Easton et al. [94] observe that in order to retain higher numbers of nurses and reduce nurse turnover and the associated costs, some hospitals are providing more attractive work schedules. Some of these scheduling policies include preferable shift rotations, less weekend assignments and higher wages for undesirable shifts. To examine the effects of some of these scheduling rules on the changes to total nurse wage costs and workforce sizes required, the authors conduct simulations and solve nurse scheduling problems using these new scheduling rules. The results suggest that although more restrictive scheduling policies may be more attractive to the nurses, the costs incurred to the hospital through higher total wages and larger workforces should perhaps be considered too.
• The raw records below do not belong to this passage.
This design comes from an exercise in tuning for small area, a short achievable clock period and few clock cycles on the open sky130 flow, not from production work.
In this exercise RTL edits were held to simulation tests only and were not proved equivalent to the original.
No activity file was given, so power comes from the tool's default toggle rates.

Setup of run D:
Design jbd_bms_parser, start of the top module:
module jbd_bms_parser (
    input  wire        clk,
    input  wire        rst,         
    input  wire        cmd_valid,
    input  wire [15:0] cmd_word,
    output wire        cmd_ready,
    input  wire [11:0] rd_addr,
    output wire [31:0] rd_data
);
    localparam [7:0] OP_NOP      = 8'h00,
                     OP_CLEAR    = 8'h01,
                     OP_PUSH     = 8'h02,
                     OP_VALIDATE = 8'h03,
                     OP_DECODE   = 8'h04,
                     OP_PARSE    = 8'h05;
    localparam [3:0] R_OK           = 4'h0,
                     R_INCOMPLETE   = 4'h1,
                     R_BAD_START    = 4'h2,
                     R_BAD_END      = 4'h3,
                     R_LEN_MISMATCH = 4'h4,
                     R_DEV_STATUS   = 4'h5,
                     R_UNKNOWN_TYPE = 4'h6,
                     R_CSUM         = 4'h7,
                     R_UNSUPPORTED  = 4'h8,
                     R_REC_SIZE     = 4'h9,
                     R_NOT_VALID    = 4'hA,
                     R_ILLEGAL      = 4'hB;
    localparam [1:0] ST_NONE = 2'd0, ST_VALIDATE = 2'd1, ST_DECODE = 2'd2, ST_COMMAND = 2'd3;
    localparam [1:0] T_NONE  = 2'd0, T_BASIC     = 2'd1, T_CELLS   = 2'd2, T_UNKNOWN  = 2'd3;
    localparam NSTAT = 64;         
    localparam NRING = 12;         
    localparam CAP_SIZE = 262;
    reg [7:0]  sbuf [0:NSTAT-1];         
    reg [7:0]  hbuf [0:5];               
    reg [7:0]  ring [0:NRING*16-1];      
    reg [3:0]  phase;
    reg        ready_q;
    reg [15:0] cap_len;
    reg [7:0]  last_byte;
    reg [7:0]  prev1, prev2;    
    reg [15:0] sum3;            
    reg [3:0]  result;
    reg [1:0]  res_stage;
    reg [15:0] diag_obs;
    reg        exp_basic;       
    reg        frame_valid;
    reg [1:0]  rtype;
    reg        hdr_ok;          
    reg [15:0] csum_rx;
    reg [15:0] csum_calc;
    reg [1:0]  rec_kind;
    reg [1:0]  bi_tc;           
    wire [7:0] type_code  = hdr_ok ? sbuf[1] : 8'h00;
    wire [7:0] dev_status = hdr_ok ? sbuf[2] : 8'h00;
    wire [7:0] pay_len    = hdr_ok ? sbuf[3] : 8'h00;
    assign cmd_ready = ready_q;
    wire [7:0] op  = cmd_word[15:8];
    wire [7:0] arg = cmd_word[7:0];
    wire       take = cmd_valid && ready_q;
  ...
Size in the first run: ~75000 um2 of cells after synthesis.
clock: 10.0 ns
lec_check: 0
abc_area: 0
cap_margin: 20
core_margin: 2
core_utilization: 55
cts_cluster_diameter: 65
cts_cluster_size: 30
place_density: 0.7
setup_slack_margin: 4.0
slew_margin: 20
synth_hierarchical: 1
run.sh (not shown) runs the stock make flow with config.mk's settings and CLKGATE_MAP_FILE= SYNTH_SCRIPT=/design/flow/synth_recipe.tcl, a recipe that flattens the netlist after the stock synthesis.
Testbench counts of run D, summed over its fixed seeds: cycles 10,075.
Here is what was changed in the inputs of run A compared with run D.
--- a/flow/config.mk
+++ b/flow/config.mk
@@ -11,4 +11,4 @@
 export CORE_UTILIZATION = 55
-export CTS_CLUSTER_DIAMETER = 65
-export CTS_CLUSTER_SIZE = 30
+export CTS_CLUSTER_DIAMETER = 70
+export CTS_CLUSTER_SIZE = 26
 export PLACE_DENSITY = 0.7
==> results.txt <==
- Run A completed every stage of the flow, and the final layout passed the timing, design-rule and antenna checks.
- Run A gives less post-route standard cell area excluding fillers than run D did.
- Run A vs run D, final critical-path required period went up by 0.094 ns.
- Run A against run D: count of multi-input gates held; sequential cell area share up 0.56 points.
- Compare run D and run A | total track usage lower: run A
- Diff run D -> run A: post-layout worst setup margin lost 0.094 ns; maximum frequency saw a decrease; sum of internal, switching and leakage power decreased about 3.6%; leakage power went down by about 1%.

* * *

v12:
jbd_bms_parser, a different RTL version from the one above (not shown whole).
Size: about 7700 cells after synthesis, roughly 2200 flip-flops, about 0.077 sq mm of cells after synthesis.
// jbd_bms_parser
module jbd_bms_parser (
    input  wire        clk,
    input  wire        rst,         
    input  wire        cmd_valid,
    input  wire [15:0] cmd_word,
    output wire        cmd_ready,
    input  wire [11:0] rd_addr,
    output wire [31:0] rd_data
);
==> flow/config.mk <==
export PLATFORM = sky130hd
export DESIGN_NAME = jbd_bms_parser
export DESIGN_NICKNAME = jbd_bms_parser
export VERILOG_FILES = /design/flow/design.v
export SDC_FILE = /design/flow/constraint.sdc
export NUM_CORES = 8
export LEC_CHECK = 0
export ABC_AREA = 1
export CAP_MARGIN = 20
export CORE_MARGIN = 2
export CORE_UTILIZATION = 55
export CTS_CLUSTER_DIAMETER = 80
export CTS_CLUSTER_SIZE = 20
export PLACE_DENSITY = 0.76
export SETUP_SLACK_MARGIN = 4.0
export SLEW_MARGIN = 20
==> flow/constraint.sdc <==
create_clock -name core_clock -period 10.0 [get_ports {clk}]
set_input_delay 2.0000 -clock core_clock [delete_from_list [all_inputs] [get_ports {clk}]]
set_output_delay 2.0000 -clock core_clock [all_outputs]
set_load 0.01 [all_outputs]
Testbench counts of v12, summed over its fixed seeds: cycles 10,075.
There are also a number of papers which do not present a specific method for nurse rostering but discuss different ways of modelling problems or ideas which
may be applicable to a number of approaches. For example in [55], Burke et al. suggest an alternative approach to the evaluation function which reduces the knowledge required by the user of the system when setting weights for soft constraints. In [53], Burke et al. describe a fast implementation of the evaluation function for a nurse rostering problem. Due to the large number of complex constraints which are typical in nurse rostering problems, the evaluation function is often a bottleneck. Therefore any gain in the speed of evaluation functions will increase the efficiency of the algorithms. Instead of writing individual evaluation functions for each soft constraint, they developed a single evaluation function. This function accepts certain data structures (called numberings and counters) which are cleverly initialised for each constraint. Performance gains occur due to the fact that certain soft constraints are able to share these data structures, hence reducing the number of evaluation function calls. For instances in which these data structures are significantly shared, this method is very efficient. De Causmaecker and Vanden Berghe [86] present algorithms for improving roster quality by manipulating coverage constraints. The algorithms mimic the way expert human planners sometimes alter coverage constraints in order to increase the quality of the nurses’ work patterns.
Blöchliger [42] provides a tutorial on modelling a nurse scheduling problem with three objectives: minimize employment costs, maximize fairness by evenly distributing unpopular shifts and minimize soft constraint violations. No method for solving the problem is given but potential general approaches are suggested.
It is worth mentioning that there is also a very large body of research around the effects of different nurse scheduling policies. Examples include:
̇ The health risks of shift work, such as the disruption of circadian rhythms and sleep disorders [207].
̇ The benefit of providing flexible working in order to encourage commitment to nursing [45].
̇ The effect of longer shifts on performance [103]. ̇ Stress due to shift working [171] and so on.
Finally, the publications reviewed in this chapter have primarily focussed on nurse rostering. It is worth noting though that the physician scheduling problem can be very similar and methods which are effective for this problem may also have applications in nurse rostering. See for example [29, 72, 110, 150, 218].